Fantasy sports have exploded in popularity over the past decade, with one of the most prevalent being fantasy football. Fantasy sports allow individuals to draft virtual teams of professional players and compete against other players in their leagues.
More than 56 million Americans play fantasy football—37 million of which are employed full time. Studies estimate that fantasy football costs more than $16 billion in lost productivity each year. This figure assumes that players spend one hour a week at work managing their teams over the course of the 17-week football season.
According to a study from the Fantasy Sports Trade Association, fantasy football players spend three hours a week, on average, managing their teams and another nine hours a week reading or watching something related to fantasy sports.
Benefits of Fantasy Sports
While many employers may be concerned about these statistics, there are many benefits that can be achieved by allowing employees to play fantasy sports in moderation at work:
- Increase employee morale—Fantasy sports can be a great way for co-workers to bond in the break room or at the water cooler. Even if your company does not have its own office league, employees can discuss their performance in other leagues with their colleagues.
- Promote interdepartmental collaboration—Creating an office fantasy league can help people from others departments get to know each other. In order to promote participation, consider making entry to the league free so a wider group of employees will participate.
- Increase productivity in the long run—Research has shown that short breaks throughout the day can boost creativity and increase productivity in the long run. Allowing your employees to manage their fantasy teams in moderation during work may boost your company’s bottom line.
Risks of Fantasy Sports
Despite these benefits, there are some risks that employers should be aware of when considering whether to allow fantasy sports in the workplace, including:
- Allegations of discrimination—Creating an office fantasy sports league could open the door to future lawsuits. While more women are beginning to play fantasy sports, the majority of players are male. Female employees who are mocked for not playing may bring claims alleging a hostile workplace. In addition, those who choose not to play for religious reasons could also bring a discrimination suit if they feel excluded or ridiculed.
- Gambling risks—Office leagues that require an entry fee may violate state and local gambling laws. Some states make an exemption for “social gambling,” but often place limits on how much money can be awarded. If you have employees playing in offices in different states, this could also pose a legal risk. Recently, some states have taken action against fantasy sports companies like DraftKings and FanDuel, so it is important to keep an eye on future legislative changes and respond accordingly.
Best Practices for Fantasy Sports in the Workplace
Follow the tips below to prepare your business for fantasy football season:
- Create a clear policy outlining what kind of gambling is allowed in the workplace and include it in your employee handbook.

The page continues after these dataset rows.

==> src/rtl/multiplier8bit16.sv <==
// Sequential shift-add multiplier: W x W -> 2W bits, one multiplier bit per clock.
// Define MUL_SIGNED_EN for two's-complement operands and product.
module multiplier8bit16 #(
    parameter int unsigned W = 8
) (
    input  logic           clk,
    input  logic           rst,
    input  logic           start,
    input  logic [W-1:0]   op1,
    input  logic [W-1:0]   op2,
    output logic [2*W-1:0] res,
    output logic           busy,
    output logic           done
);

    localparam int unsigned CW = (W > 1) ? $clog2(W) : 1;

    typedef enum logic [1:0] {StIdle, StRun, StDone} state_t;

    state_t         state_q, state_d;
    logic [W-1:0]   mcand_q, mcand_d;
    logic [W-1:0]   mplier_q, mplier_d;
    logic [2*W:0]   acc_q, acc_d;
    logic [CW-1:0]  cnt_q, cnt_d;
    logic [2*W-1:0] res_q, res_d;

    logic [W:0]     partial;
    logic [2*W:0]   acc_sum;
    logic [2*W:0]   acc_step;
    logic [2*W-1:0] product;
    logic [2*W-1:0] final_res;
    logic [W-1:0]   cap1, cap2;

`ifdef MUL_SIGNED_EN
    logic neg_q, neg_d;

    // Magnitudes fit W unsigned bits, including the most negative value.
    always_comb begin
        cap1      = op1[W-1] ? -op1 : op1;
        cap2      = op2[W-1] ? -op2 : op2;
        final_res = neg_q ? -product : product;
    end
`else
    always_comb begin
        cap1      = op1;
        cap2      = op2;
        final_res = product;
    end
`endif

    // Add multiplicand into the upper half (carry lands in the extra bit), then shift right.
    always_comb begin
        partial  = {1'b0, acc_q[2*W-1:W]} + {1'b0, mcand_q};
        acc_sum  = mplier_q[0] ? {partial, acc_q[W-1:0]} : acc_q;
        acc_step = acc_sum >> 1;
        product  = acc_step[2*W-1:0];
    end

    always_comb begin
        state_d  = state_q;
        mcand_d  = mcand_q;
        mplier_d = mplier_q;
        acc_d    = acc_q;
        cnt_d    = cnt_q;
        res_d    = res_q;
`ifdef MUL_SIGNED_EN
        neg_d    = neg_q;
`endif
        unique case (state_q)
            StIdle: begin
                if (start) begin
                    mcand_d  = cap1;
                    mplier_d = cap2;
                    acc_d    = '0;
                    cnt_d    = '0;
`ifdef MUL_SIGNED_EN
                    neg_d    = op1[W-1] ^ op2[W-1];
`endif
                    state_d  = StRun;
                end
            end
            StRun: begin
                acc_d    = acc_step;
                mplier_d = mplier_q >> 1;
                cnt_d    = cnt_q + CW'(1);
                if (cnt_q == CW'(W - 1)) begin
                    res_d   = final_res;
                    state_d = StDone;
                end
            end
            StDone: begin
                state_d = StIdle;
            end
            default: begin
                state_d = StIdle;
            end
        endcase
    end

    always_ff @(posedge clk or negedge rst) begin
        if (!rst) begin
            state_q  <= StIdle;
            mcand_q  <= '0;
            mplier_q <= '0;
            acc_q    <= '0;
            cnt_q    <= '0;
            res_q    <= '0;
`ifdef MUL_SIGNED_EN
            neg_q    <= 1'b0;
`endif
        end else begin
            state_q  <= state_d;
            mcand_q  <= mcand_d;
            mplier_q <= mplier_d;
            acc_q    <= acc_d;
            cnt_q    <= cnt_d;
            res_q    <= res_d;
`ifdef MUL_SIGNED_EN
            neg_q    <= neg_d;
`endif
        end
    end

    always_comb begin
        res  = res_q;
        busy = (state_q != StIdle);
        done = (state_q == StDone);
    end

endmodule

- Require employees to ask HR for approval before setting up a fantasy sports league in the office.
- If you choose to set up a league, explain to employees early on that this does not give them permission to neglect their work. Outline the extent to which employees can manage their fantasy teams during work and if they can use company property (work laptops, email, etc.).
- Train supervisors to identify any possible issues of exclusion relating to fantasy sports in order to avoid issues down the road.